Para entonces, Jiang Feng ya había empezado a saltear la segunda tanda de cangrejos.
Había abundancia de cangrejos, pasteles de arroz y condimentos para el día.
Como el evento ya estaba causando tanto revuelo, ¡decidió echar toda la carne en el asador!
El aroma del cangrejo salteado se extendió desde el puesto, llegando a lo largo y ancho.
Al oler esto, la expectación de los clientes en la cola se hizo aún más fuerte.
El chat de la transmisión en vivo de Cultura y Turismo de Wenzhou también estaba lleno de espectadores.
[Jefe Jiang, ¿cuándo vienes a montar un puesto en nuestra ciudad?]
[¡Ven a Guangzhou!
Guangzhou tiene una rica cultura culinaria.

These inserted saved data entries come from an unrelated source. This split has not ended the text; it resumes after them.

$ cat config.mk
export PLATFORM = sky130hd
export DESIGN_NAME = sorted_list_insert_delete
export DESIGN_NICKNAME = d
export VERILOG_FILES = /design/src/hw/rtl/slid_pkg.sv /design/src/hw/rtl/slid_cell.sv /design/src/hw/rtl/sorted_list_insert_delete.sv
export SDC_FILE = /design/constraint.sdc
export NUM_CORES = 2
export LEC_CHECK = 0
export BUFFER_PORTS_ARGS = -buffer_cell sky130_fd_sc_hd__buf_2
export CAP_MARGIN = 10
export CORE_MARGIN = 2
export CORE_UTILIZATION = 50
export CTS_BUF_LIST = sky130_fd_sc_hd__clkbuf_2 sky130_fd_sc_hd__clkbuf_4 sky130_fd_sc_hd__clkbuf_8
export DETAILED_ROUTE_END_ITERATION = 12
export PLACE_DENSITY = 0.66
export SKIP_CTS_REPAIR_TIMING = 1
export SYNTH_ARGS = -nofsm -noshare
export SYNTH_HDL_FRONTEND = slang
export SYNTH_SLANG_ARGS = --single-unit
$ cat constraint.sdc
create_clock -name clk_i -period 8.06 [get_ports clk_i]
set_input_delay 1.612 -clock clk_i [delete_from_list [all_inputs] [get_ports clk_i]]
set_output_delay 1.612 -clock clk_i [all_outputs]
set_load 0.005 [all_outputs]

¡Ven a aceptar el desafío aquí!]
[¡Ven a Yunnan!
¡Quiero comer setas cocinadas por el Jefe Jiang!]
[¿Quieres comerte las setas cocinadas por el Jefe Jiang o quieres comerte las «setas» del Jefe Jiang?]
[¡Ven al Noreste!
¡El Noreste tiene un montón de comida buenísima!]
[Desde que entraron en vigor las leyes de protección de la fauna, la cocina del Noreste no ha vuelto a ser la misma.
¡Todo lo que queda es estofado en olla de hierro!]
[¡Ven a la Pradera!
¡Invitaré al Jefe Jiang a un cordero asado entero!]
Los mensajes inundaban el chat de la transmisión en vivo por parte de internautas de todo el país.
Estaba claro que era muy popular.
Al ver esto, los representantes de varias oficinas de turismo regionales asintieron interiormente con aprobación.
Bien hecho.
Sigamos así e intentemos traer pronto al Jefe Jiang a nuestra ciudad.
También promocionaría nuestra gastronomía y paisajes locales.
Cultura y Turismo de Wenzhou había sentado un gran precedente.
Era probable que en el futuro se repitieran escenas similares.
Jiang Feng no prestó atención a nada de esto y se centró únicamente en saltear el cangrejo.
Su cuchillo se movía con rapidez, su espátula era firme y los platos que cocinaba olían de maravilla.
Oleada tras oleada de clientes recibía su ración de cangrejo nadador salteado con pasteles de arroz, se sentaba en las mesas cercanas y lo saboreaba con esmero.
En efecto, tal y como todo el mundo había dicho, ¡estaba realmente delicioso!
El sabor fresco y sabroso era absolutamente embriagador.
Después de terminar, sentían que no era ni de lejos suficiente y ansiaban más.
Era una dulce agonía.
¡Está tan delicioso, pero la ración es demasiado pequeña!
¿Solo un cangrejo?
¡Yo podría comerme diez de estos!
¡Si al menos pudiéramos pagar más por otra ración!
¡Quiero otro!
Los clientes que habían comido el cangrejo nadador salteado con pasteles de arroz no podían evitar exclamar estos sentimientos una y otra vez.
La calle Wuma bullía de emoción.
Muchos dueños de tiendas locales salieron a ver el alboroto.
Una escena así era algo realmente raro de ver y bastante interesante de presenciar.